主催: (一社)日本調理科学会
会議名: 2019年大会(一社)日本調理科学会
開催地: 中村学園大学
開催日: 2019/08/26 - 2019/08/27
【目的】通所リハビリテーション施設に通う高齢者の食習慣の実態を明らかにし,健康と関わりの深い腸内細菌叢との関連について検討した。
【方法】期間は2018年9〜10月,対象者は福岡県の通所リハビリテーション施設に通う同意の得られた高齢者80名(男性23名,女性57名)である。調査内容は属性,食習慣,排便習慣等の76項目である。採便後の腸内細菌叢のNGS分析は(株)テクノスルガ・ラボに依頼した。腸内細菌の種数は低多様性群,高多様性群の2群で解析を行った。解析はIBM SPSS Statistics ver.22を用いてχ2検定を行った。本研究は中村学園大学の倫理委員会の承諾を得た。
【結果および考察】対象者のBMI18.5未満のやせは男性13.0%,女性28.6%であった。BMI18.5未満と18.5以上で食習慣との関連を比較すると淡色野菜を1日150g以上食べるはそれぞれ15.8%,42.4%であり(p<0.05),果物を1日1回以上食べるは21.1%,56.0%であった(p<0.05)。食習慣と排便習慣で排便量を中バナナ1本に例えると1本以上は海藻類を1日1回以上食べると食べないでそれぞれ59.1%,14.8%であり(p<0.05),腸内細菌では高多様性群がそれぞれ61.1%,26.7%であった(p<0.05)。

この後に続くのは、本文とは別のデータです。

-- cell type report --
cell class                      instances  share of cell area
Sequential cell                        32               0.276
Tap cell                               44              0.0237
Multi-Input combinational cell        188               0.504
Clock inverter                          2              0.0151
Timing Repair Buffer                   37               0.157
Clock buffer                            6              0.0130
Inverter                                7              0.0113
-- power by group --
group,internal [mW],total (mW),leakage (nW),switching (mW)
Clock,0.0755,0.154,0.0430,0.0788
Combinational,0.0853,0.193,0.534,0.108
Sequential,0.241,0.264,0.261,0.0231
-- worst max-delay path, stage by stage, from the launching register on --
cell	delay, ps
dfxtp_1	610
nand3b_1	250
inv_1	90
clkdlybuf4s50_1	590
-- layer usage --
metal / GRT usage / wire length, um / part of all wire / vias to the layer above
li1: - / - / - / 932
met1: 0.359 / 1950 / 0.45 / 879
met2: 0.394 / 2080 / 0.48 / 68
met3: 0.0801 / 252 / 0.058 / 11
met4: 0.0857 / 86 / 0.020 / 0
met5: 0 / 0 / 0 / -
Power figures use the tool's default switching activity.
--- src/rtl/capture_sequencer.sv ---
// Capture sequencer: arms on a host command, waits for a pattern/edge trigger,
// runs the capture block for a fixed number of BRAM writes, then reports done.
module capture_sequencer #(
    parameter int DATA_W = 8,
    parameter int ADDR_W = 18,
    parameter int TMO_W  = 32
) (
    input  logic              clk,
    input  logic              reset,
    input  logic [31:0]       host_ctrl,
    input  logic [DATA_W-1:0] trig_mask,
    input  logic [DATA_W-1:0] trig_value,
    input  logic [DATA_W-1:0] rise_mask,
    input  logic [DATA_W-1:0] fall_mask,
    input  logic [ADDR_W-1:0] post_count,
    input  logic [TMO_W-1:0]  trig_timeout,
    input  logic [DATA_W-1:0] datain,
    input  logic              cap_we,
    output logic [31:0]       cap_control,
    output logic [31:0]       status,
    output logic              done_irq
);

    typedef enum logic [1:0] {
        IDLE  = 2'd0,
        ARMED = 2'd1,
        RUN   = 2'd2,
        DONE  = 2'd3
    } state_t;

    localparam logic [ADDR_W:0] FULL_DEPTH = {1'b1, {ADDR_W{1'b0}}};
    localparam logic [ADDR_W:0] COUNT_ONE  = {{ADDR_W{1'b0}}, 1'b1};
    localparam logic [TMO_W-1:0] TMO_ONE   = {{(TMO_W-1){1'b0}}, 1'b1};

    state_t             state_reg;
    logic [DATA_W-1:0]  d0_reg, d1_reg;
    logic               arm_prev_reg;
    logic               run_reg;
    logic               irq_reg;
    logic               triggered_reg;
    logic               timeout_reg;
    logic               aborted_reg;
    logic               done_reg;
    logic [ADDR_W:0]    count_reg;
    logic [TMO_W-1:0]   tmo_count_reg;

    logic [DATA_W-1:0]  pat_miss;
    logic [DATA_W-1:0]  edge_hit;
    logic               edge_ok, hit, arm_edge, abort, tmo_expired;
    logic [ADDR_W:0]    target, count_next;
    logic               unused_ctrl;

    // Per-channel compare against the newest sample (d1) and its predecessor (d0).
    generate
        for (genvar gi = 0; gi < DATA_W; gi++) begin : g_chan
            assign pat_miss[gi] = (d1_reg[gi] ^ trig_value[gi]) & trig_mask[gi];
            assign edge_hit[gi] = ( d1_reg[gi] & ~d0_reg[gi] & rise_mask[gi]) |
                                  (~d1_reg[gi] &  d0_reg[gi] & fall_mask[gi]);
        end
    endgenerate

    assign edge_ok     = ((rise_mask | fall_mask) == '0) | (|edge_hit);
    assign hit         = ~(|pat_miss) & edge_ok;
    assign arm_edge    = host_ctrl[0] & ~arm_prev_reg;
    assign abort       = host_ctrl[1];
    assign tmo_expired = (trig_timeout != '0) && (tmo_count_reg == trig_timeout);
    assign target      = (post_count == '0) ? FULL_DEPTH : {1'b0, post_count};
    assign count_next  = count_reg + COUNT_ONE;
    assign unused_ctrl = ^host_ctrl[31:2];

    assign cap_control = {31'b0, run_reg};
    assign done_irq    = irq_reg;

    always_comb begin
        status               = '0;
        status[1:0]          = state_reg;
        status[2]            = triggered_reg;
        status[3]            = timeout_reg;
        status[4]            = aborted_reg;
        status[5]            = done_reg;
        status[ADDR_W+8:8]   = count_reg;
    end

    always_ff @(posedge clk or posedge reset) begin
        if (reset) begin
            state_reg     <= IDLE;
            d0_reg        <= '0;
            d1_reg        <= '0;
            arm_prev_reg  <= 1'b0;
            run_reg       <= 1'b0;
            irq_reg       <= 1'b0;
            triggered_reg <= 1'b0;
            timeout_reg   <= 1'b0;
            aborted_reg   <= 1'b0;
            done_reg      <= 1'b0;
            count_reg     <= '0;
            tmo_count_reg <= '0;
        end else begin
            d1_reg       <= datain;
            d0_reg       <= d1_reg;
            arm_prev_reg <= host_ctrl[0];
            irq_reg      <= 1'b0;
            // Abort outranks everything, including an arm edge in the same cycle.
            if (abort) begin
                state_reg   <= IDLE;
                aborted_reg <= 1'b1;
                run_reg     <= 1'b0;
            end else begin
                case (state_reg)
                    IDLE, DONE: begin
                        if (arm_edge) begin
                            state_reg     <= ARMED;
                            triggered_reg <= 1'b0;
                            timeout_reg   <= 1'b0;
                            aborted_reg   <= 1'b0;
                            done_reg      <= 1'b0;
                            count_reg     <= '0;
                            tmo_count_reg <= '0;
                        end
                    end
                    ARMED: begin
                        if (hit) begin
                            state_reg     <= RUN;
                            triggered_reg <= 1'b1;
                            run_reg       <= 1'b1;
                        end else if (tmo_expired) begin
                            state_reg   <= DONE;
                            timeout_reg <= 1'b1;
                            done_reg    <= 1'b1;
                            irq_reg     <= 1'b1;
                        end else if (tmo_count_reg != '1) begin
                            tmo_count_reg <= tmo_count_reg + TMO_ONE;
                        end
                    end
                    RUN: begin
                        if (cap_we) begin
                            count_reg <= count_next;
                            if (count_next == target) begin
                                state_reg <= DONE;
                                run_reg   <= 1'b0;
                                done_reg  <= 1'b1;
                                irq_reg   <= 1'b1;
                            end
                        end
                    end
                endcase
            end
        end
    end

endmodule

以上の結果より,対象者のBMI18.5未満は全体の24.1%であり,野菜や果物の摂取量が少ないことが示唆された。今後の課題として低栄養予防の食事支援が重要であると考えられる。さらに,海藻類を1日1回以上食べることが排便量を多くし腸内細菌の種が多様であったことから,海藻類を取り入れた食事の提案が必要であると考えられる。